The main challenge is the development of competitive technologies for the production of synthesis gas and the production of electricity, heat, and synthetic liquid fuels on their basis [8]. By combining UCG with Gas to Liquids (GTL) technologies, high-quality synthetic liquid transportation fuels can produce environmental and economic advantages over alternate conventional and unconventional processes [9].

Despite the extensive research, there are many areas of improvement of the UCG process and adaptation to local conditions that must be addressed through additional research. These improvements need to advance the selection of the best target area and the effectiveness of the gasification process, making sure it does not impact the environment negatively.

Many countries have already researched implementing UCG technologies, including the long-term commercial operation of several UCG plants in the former Soviet Union. However, there is limited information on applying this technology in Greece. In the ODYSSEUS project (Coal-to-liquids supply chain integration because of operational, economic, and environmental risk assessments under unfavorable geological settings), we have identified and reviewed the criteria for selecting potential UCG locations.

Studying a subsurface environment within the boundaries of a large area is a complex task. This procedure consists of many parameters, which can be examined separately under conventional methods but needs added workload and resources. On the other hand, a developed relational database can manipulate and manage various data related to GIS approaches. Furthermore, recent publications have shown that integrating a geospatial framework is an efficient tool for analyzing and mapping subsurface geological and hydrogeological environments [10,11].

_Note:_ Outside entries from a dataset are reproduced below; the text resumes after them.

==> run a <==
## eth_rx
module eth_rx (
    input wire i_clk,
    input wire i_reset,
    input wire [31:0] i_xver_rx_data,
    output logic [31:0] m00_axis_tdata,
    output logic [3:0] m00_axis_tkeep,
    output logic m00_axis_tvalid,
    output logic m00_axis_tlast,
    output logic m00_axis_tuser
);
make LEC_CHECK=0 CAP_MARGIN=20 CELL_PAD_IN_SITES_DETAIL_PLACEMENT=2 CORE_MARGIN=4 CORE_UTILIZATION=15 GPL_ROUTABILITY_DRIVEN=1 GPL_TIMING_DRIVEN=1 HOLD_SLACK_MARGIN=0.21 MIN_ROUTING_LAYER=met1 PLACE_DENSITY=0.9 SLEW_MARGIN=20 TNS_END_PERCENT=30 finish   # period 6.86 ns
run.sh (not shown) runs the stock make flow with config.mk's settings and CLKGATE_MAP_FILE=.
==> run b (differences from run a) <==
- CELL_PAD_IN_SITES_DETAIL_PLACEMENT: 2 -> 0
- CORE_MARGIN: 4 -> 2
- CORE_UTILIZATION: 15 -> 47
- GPL_ROUTABILITY_DRIVEN: 1 -> not set
- HOLD_SLACK_MARGIN: 0.21 -> 0.25
- MIN_ROUTING_LAYER: met1 -> not set
- PLACE_DENSITY: 0.9 -> not set
- PLACE_DENSITY_LB_ADDON: not set -> 0.06
- TNS_END_PERCENT: 30 -> not set
==> flow/constraint.sdc (replaced) <==
create_clock -name core_clock -period 5.76 [get_ports {i_clk}]
set_input_delay 1.1520 -clock core_clock [delete_from_list [all_inputs] [get_ports {i_clk}]]
set_output_delay 1.1520 -clock core_clock [all_outputs]
set_load 0.01 [all_outputs]
==> notes.md <==
fresh numbers from the pnr run: outcome=no timing/DRC/antenna violations, die area=253000 µm², CP Buf/Inv Count=0, clk tree area frac=3.90%, CP max stage delay=560 ps, Placed Area=41200 µm², Pleak=15.0 nW, Seq pwr share=30.5%, WP depth=17, r2r startpoint=u_rx.rx_crc_input_del[6], RD Place Congestion=1.05, P_comb=4.02 mW, CP required=7370 ps
The numbers above come from run a.
==> 07-16: inputs <==
==> flow/design.v <==
module mux2 #(parameter n = 16) (Out, InA, InB, Select);
	input 	[n-1:0]	InA, InB;
	input			Select;
	output 	[n-1:0]	Out;
	assign Out = Select ? InB : InA;
endmodule
module add(Out, InA, InB);
	input 		[4:0] InA, InB;
	output reg	[4:0] Out;
	always @(*) begin
		Out = InA + InB;
	end
endmodule
module SignExtend(Out, In);
	input 	[4:0] 	In;
	output 	[15:0] 	Out;
	assign Out = In[4] ? {11'b11111111111, In}:{11'b00000000000, In};
endmodule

In addition, geomodelling requires GIS databases and tools [12], due to their ability to interact with the data spatially, to understand the subsurface and its mechanisms better, and visualize it in 2D and 3D dimensions [11,13]. Even though much work has been done in the last century concerning geomodelling and developed GIS databases, there is no standard widely accepted workflow. Due to the high cost of various software packages and lack of data and resources, 3D geological modeling of the subsurface has not been applied frequently in publications and various studies [14,15].

Within such a framework, the present study aims to develop an efficient methodology of integrating borehole and various data to map and research the spatial distribution of lignite seam thickness in the Kardia mine. The developed 3D geological model was integrated with specific geospatial analysis tools for the lignite deposit and was applied to locate and identify potentially suitable sites for UCG implementation employing combined conventional mining and in situ coal conversion.

2. Geological and Geomorphological Settings

The lignite mine is located in the Ptolemais Lignite Basin, dominated by E-W trending normal Quaternary faults [16]. The Ptolemais Basin covers a surface area of approximately 600 km². The longitudinal axis of the lignite segment of the Ptolemais Basin, with an NW-SE direction, exceeds 20 km in length, while the maximum width reaches about 20 km. The basin (Figure 2) is filled with Late Miocene to Pleistocene lake sediments, including intercalated lignites and alluvial deposits with a total thickness of up to 600 m.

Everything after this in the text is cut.